» **What needs to be done**: The result should be every line of the listing that contains "group".

» **Exercise inputs**:
`src/rtl/bdec_pkg.sv`:
```
// ----------------------------------------------------------------------------
// bdec_pkg
// Shared types and constants for the base64 stream decoder.
// ----------------------------------------------------------------------------
`default_nettype none

package bdec_pkg;

    // Depth of the token queue between front and back; a power of two, at least 2
    localparam int BDEC_QUEUE_DEPTH = 4;

    localparam logic [7:0] CHAR_NUL   = 8'h00;
    localparam logic [7:0] CHAR_PAD   = 8'h3d;  // '='
    localparam logic [7:0] CHAR_SPACE = 8'h20;  // ' '
    localparam logic [7:0] CHAR_PLUS  = 8'h2b;  // '+'
    localparam logic [7:0] CHAR_SLASH = 8'h2f;  // '/'

    localparam logic [5:0] SEXTET_PLUS  = 6'd62;
    localparam logic [5:0] SEXTET_SLASH = 6'd63;

    localparam logic [3:0] LOW_NIBBLE_MASK = 4'hf;  // 0x0f
    localparam logic [1:0] LOW_PAIR_MASK   = 2'h3;  // 0x03

    // Token kinds handed from front to back; skipped characters never get one
    typedef enum logic [1:0] {
        TK_SEXTET = 2'd0,
        TK_PAD    = 2'd1,
        TK_END    = 2'd2
    } t_tok_kind;

    typedef struct packed {
        t_tok_kind  kind;
        logic [5:0] sextet;
    } t_token;

    // Position of the next sextet within its group of four
    typedef enum logic [3:0] {
        PH0 = 4'b0001,
        PH1 = 4'b0010,
        PH2 = 4'b0100,
        PH3 = 4'b1000
    } t_phase;

endpackage

`default_nettype wire

```
`src/rtl/bdec_front.sv`:
```
// ----------------------------------------------------------------------------
// bdec_front
// Accepts characters, holds the space-as-plus setting and classifies each
// character into a sextet, pad or end token. Other characters are dropped.
// ----------------------------------------------------------------------------
`default_nettype none

module bdec_front (
    input  wire                  i_clk,
    input  wire                  i_rst_n,
    input  wire                  i_cfg_wr_en,
    input  wire                  i_cfg_wr_data,
    input  wire                  i_char_valid,
    output logic                 o_char_ready,
    input  wire [7:0]            i_char,
    output logic                 o_tok_valid,
    input  wire                  i_tok_ready,
    output bdec_pkg::t_token     o_tok
);
    import bdec_pkg::*;

    logic r_space_plus;
    logic n_space_plus;
    logic w_keep;

    always_comb begin
        n_space_plus = r_space_plus;
        if (i_cfg_wr_en) begin
            n_space_plus = i_cfg_wr_data;
        end
    end

    always_ff @(posedge i_clk) begin
        if (!i_rst_n) begin
            r_space_plus <= 1'b1;
        end else begin
            r_space_plus <= n_space_plus;
        end
    end

    always_comb begin
        o_tok.kind   = TK_SEXTET;
        o_tok.sextet = 6'd0;
        w_keep       = 1'b1;
        if (i_char == CHAR_NUL) begin
            o_tok.kind = TK_END;
        end else if (i_char == CHAR_PAD) begin
            o_tok.kind = TK_PAD;
        end else if (i_char inside {["A":"Z"]}) begin
            o_tok.sextet = 6'(i_char - 8'd65);
        end else if (i_char inside {["a":"z"]}) begin
            o_tok.sextet = 6'(i_char - 8'd71);
        end else if (i_char inside {["0":"9"]}) begin
            o_tok.sextet = 6'(i_char + 8'd4);
        end else if (i_char == CHAR_PLUS || (i_char == CHAR_SPACE && r_space_plus)) begin
            o_tok.sextet = SEXTET_PLUS;
        end else if (i_char == CHAR_SLASH) begin
            o_tok.sextet = SEXTET_SLASH;
        end else begin
            w_keep = 1'b0;
        end
    end

    // Drop skipped characters without waiting on the queue
    assign o_char_ready = i_tok_ready || !w_keep;
    assign o_tok_valid  = i_char_valid && w_keep;

endmodule

`default_nettype wire

```
`src/rtl/bdec_queue.sv`:
```
// ----------------------------------------------------------------------------
// bdec_queue
// Small register queue of tokens between the front and the back.
// ----------------------------------------------------------------------------
`default_nettype none

module bdec_queue #(
    parameter int DEPTH = bdec_pkg::BDEC_QUEUE_DEPTH
) (
    input  wire                  i_clk,
    input  wire                  i_rst_n,
    input  wire                  i_push_valid,
    output logic                 o_push_ready,
    input  bdec_pkg::t_token     i_push_tok,
    output logic                 o_pop_valid,
    input  wire                  i_pop_ready,
    output bdec_pkg::t_token     o_pop_tok
);
    import bdec_pkg::*;

    localparam int AW = $clog2(DEPTH);
    localparam logic [AW:0] FULL_COUNT = (AW + 1)'(DEPTH);

    t_token        r_mem [DEPTH];
    logic [AW-1:0] r_wr_ptr;
    logic [AW-1:0] n_wr_ptr;
    logic [AW-1:0] r_rd_ptr;
    logic [AW-1:0] n_rd_ptr;
    logic [AW:0]   r_count;
    logic [AW:0]   n_count;
    logic          w_push;
    logic          w_pop;

    assign o_push_ready = (r_count != FULL_COUNT);
    assign o_pop_valid  = (r_count != '0);
    assign o_pop_tok    = r_mem[r_rd_ptr];
    assign w_push       = i_push_valid && o_push_ready;
    assign w_pop        = o_pop_valid && i_pop_ready;

    always_comb begin
        n_wr_ptr = r_wr_ptr;
        n_rd_ptr = r_rd_ptr;
        n_count  = r_count;
        if (w_push) begin
            n_wr_ptr = r_wr_ptr + 1'b1;
        end
        if (w_pop) begin
            n_rd_ptr = r_rd_ptr + 1'b1;
        end
        if (w_push && !w_pop) begin
            n_count = r_count + 1'b1;
        end else if (w_pop && !w_push) begin
            n_count = r_count - 1'b1;
        end
    end

    always_ff @(posedge i_clk) begin
        if (!i_rst_n) begin
            r_wr_ptr <= '0;
            r_rd_ptr <= '0;
            r_count  <= '0;
        end else begin
            r_wr_ptr <= n_wr_ptr;
            r_rd_ptr <= n_rd_ptr;
            r_count  <= n_count;
        end
    end

    always_ff @(posedge i_clk) begin
        if (w_push) begin
            r_mem[r_wr_ptr] <= i_push_tok;
        end
    end

    a_count_bound: assert property (@(posedge i_clk) disable iff (!i_rst_n)
        r_count <= FULL_COUNT)
        else $error("queue count beyond depth");

    a_ptr_gap: assert property (@(posedge i_clk) disable iff (!i_rst_n)
        (r_count == '0 || r_count == FULL_COUNT) |-> (r_wr_ptr == r_rd_ptr))
        else $error("queue pointers disagree with count");

endmodule

`default_nettype wire

```
`src/rtl/bdec_back.sv`:
```
// ----------------------------------------------------------------------------
// bdec_back
// Packs sextets into bytes, tracks padding and reports status on the end
// token. Results sit in an output register.
// ----------------------------------------------------------------------------
`default_nettype none

module bdec_back (
    input  wire                  i_clk,
    input  wire                  i_rst_n,
    input  wire                  i_tok_valid,
    output logic                 o_tok_ready,
    input  bdec_pkg::t_token     i_tok,
    output logic                 o_out_valid,
    input  wire                  i_out_ready,
    output logic [7:0]           o_out_byte,
    output logic                 o_out_last,
    output logic                 o_out_status
);
    import bdec_pkg::*;

    t_phase     r_phase;
    t_phase     n_phase;
    logic [7:0] r_partial;
    logic [7:0] n_partial;
    logic       r_pad;
    logic       n_pad;
    logic       r_out_valid;
    logic       n_out_valid;
    logic [7:0] r_out_byte;
    logic [7:0] n_out_byte;
    logic       r_out_last;
    logic       n_out_last;
    logic       r_out_status;
    logic       n_out_status;
    logic       w_pop;
    logic [5:0] w_v;

    assign o_tok_ready  = !r_out_valid || i_out_ready;
    assign w_pop        = i_tok_valid && o_tok_ready;
    assign w_v          = i_tok.sextet;
    assign o_out_valid  = r_out_valid;
    assign o_out_byte   = r_out_byte;
    assign o_out_last   = r_out_last;
    assign o_out_status = r_out_status;

    always_comb begin
        n_phase      = r_phase;
        n_partial    = r_partial;
        n_pad        = r_pad;
        n_out_valid  = r_out_valid && !i_out_ready;
        n_out_byte   = r_out_byte;
        n_out_last   = r_out_last;
        n_out_status = r_out_status;
        if (w_pop) begin
            case (i_tok.kind)
                TK_END: begin
                    n_out_valid  = 1'b1;
                    n_out_byte   = 8'd0;
                    n_out_last   = 1'b1;
                    n_out_status = r_pad && (r_phase == PH0 || r_phase == PH1);
                    n_phase      = PH0;
                    n_partial    = 8'd0;
                    n_pad        = 1'b0;
                end
                TK_PAD: begin
                    n_pad = 1'b1;
                end
                TK_SEXTET: begin
                    // After padding, drop everything up to the end token
                    if (!r_pad) begin
                        n_out_last   = 1'b0;
                        n_out_status = 1'b0;
                        case (r_phase)
                            PH0: begin
                                n_partial = {w_v, 2'b00};
                                n_phase   = PH1;
                            end
                            PH1: begin
                                n_out_valid = 1'b1;
                                n_out_byte  = r_partial | {6'd0, w_v[5:4]};
                                n_partial   = {w_v[3:0] & LOW_NIBBLE_MASK, 4'd0};
                                n_phase     = PH2;
                            end
                            PH2: begin
                                n_out_valid = 1'b1;
                                n_out_byte  = r_partial | {4'd0, w_v[5:2]};
                                n_partial   = {w_v[1:0] & LOW_PAIR_MASK, 6'd0};
                                n_phase     = PH3;
                            end
                            PH3: begin
                                n_out_valid = 1'b1;
                                n_out_byte  = r_partial | {2'd0, w_v};
                                n_partial   = 8'd0;
                                n_phase     = PH0;
                            end
                            default: begin
                                n_phase = PH0;
                            end
                        endcase
                    end
                end
                default: begin
                    n_pad = r_pad;
                end
            endcase
        end
    end

    always_ff @(posedge i_clk) begin
        if (!i_rst_n) begin
            r_phase     <= PH0;
            r_partial   <= 8'd0;
            r_pad       <= 1'b0;
            r_out_valid <= 1'b0;
        end else begin
            r_phase     <= n_phase;
            r_partial   <= n_partial;
            r_pad       <= n_pad;
            r_out_valid <= n_out_valid;
        end
    end

    always_ff @(posedge i_clk) begin
        r_out_byte   <= n_out_byte;
        r_out_last   <= n_out_last;
        r_out_status <= n_out_status;
    end

    a_end_clears: assert property (@(posedge i_clk) disable iff (!i_rst_n)
        (w_pop && i_tok.kind == TK_END) |=> (r_phase == PH0 && !r_pad && r_partial == 8'd0))
        else $error("end token did not clear stream state");

    a_status_on_end: assert property (@(posedge i_clk) disable iff (!i_rst_n)
        (r_out_valid && r_out_status) |-> r_out_last)
        else $error("status raised on a data item");

    a_pad_freezes: assert property (@(posedge i_clk) disable iff (!i_rst_n)
        (w_pop && r_pad && i_tok.kind != TK_END) |=> ($stable(r_phase) && r_pad))
        else $error("state moved after padding");

    a_byte_phase: assert property (@(posedge i_clk) disable iff (!i_rst_n)
        (w_pop && !r_pad && i_tok.kind == TK_SEXTET && r_phase == PH0) |=>
        (r_out_valid == $past(r_out_valid && !i_out_ready)))
        else $error("byte emitted on first sextet of a group");

endmodule

`default_nettype wire

```
`src/rtl/base64_stream_decoder.sv`:
```
// Path: an accepted character is classified combinationally, held as a token in
// the queue, then decoded by the back end into the output register.
// Throughput: one character per cycle, also while a result waits on m_axis_tready;
// the token queue absorbs short output stalls before s_axis_tready drops.
// Reset (i_rst_n low, synchronous): clears group phase, partial byte, pad flag and
// the queue; space_means_plus returns to 1.
// ----------------------------------------------------------------------------
// base64_stream_decoder
// Base64 character stream to byte stream decoder with end-of-string status.
// ----------------------------------------------------------------------------
`default_nettype none

module base64_stream_decoder #(
    parameter int QUEUE_DEPTH = bdec_pkg::BDEC_QUEUE_DEPTH
) (
    input  wire        i_clk,
    input  wire        i_rst_n,
    input  wire        i_cfg_wr_en,
    input  wire        i_cfg_wr_data,   // space_means_plus
    input  wire        s_axis_tvalid,
    output logic       s_axis_tready,
    input  wire [7:0]  s_axis_tdata,    // [7:0] char_in
    output logic       m_axis_tvalid,
    input  wire        m_axis_tready,
    output logic [7:0] m_axis_tdata,    // [7:0] data_byte
    output logic       m_axis_tlast,    // is_end
    output logic       m_axis_tuser     // [0] status
);
    import bdec_pkg::*;

    logic   w_fr_valid;
    logic   w_fr_ready;
    t_token w_fr_tok;
    logic   w_bk_valid;
    logic   w_bk_ready;
    t_token w_bk_tok;

    bdec_front u_front (
        .i_clk         (i_clk),
        .i_rst_n       (i_rst_n),
        .i_cfg_wr_en   (i_cfg_wr_en),
        .i_cfg_wr_data (i_cfg_wr_data),
        .i_char_valid  (s_axis_tvalid),
        .o_char_ready  (s_axis_tready),
        .i_char        (s_axis_tdata),
        .o_tok_valid   (w_fr_valid),
        .i_tok_ready   (w_fr_ready),
        .o_tok         (w_fr_tok)
    );

    bdec_queue #(
        .DEPTH (QUEUE_DEPTH)
    ) u_queue (
        .i_clk        (i_clk),
        .i_rst_n      (i_rst_n),
        .i_push_valid (w_fr_valid),
        .o_push_ready (w_fr_ready),
        .i_push_tok   (w_fr_tok),
        .o_pop_valid  (w_bk_valid),
        .i_pop_ready  (w_bk_ready),
        .o_pop_tok    (w_bk_tok)
    );

    bdec_back u_back (
        .i_clk        (i_clk),
        .i_rst_n      (i_rst_n),
        .i_tok_valid  (w_bk_valid),
        .o_tok_ready  (w_bk_ready),
        .i_tok        (w_bk_tok),
        .o_out_valid  (m_axis_tvalid),
        .i_out_ready  (m_axis_tready),
        .o_out_byte   (m_axis_tdata),
        .o_out_last   (m_axis_tlast),
        .o_out_status (m_axis_tuser)
    );

endmodule

`default_nettype wire

```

» **The answer**:
    // Position of the next sextet within its group of four
        else $error("byte emitted on first sextet of a group");
// Reset (i_rst_n low, synchronous): clears group phase, partial byte, pad flag and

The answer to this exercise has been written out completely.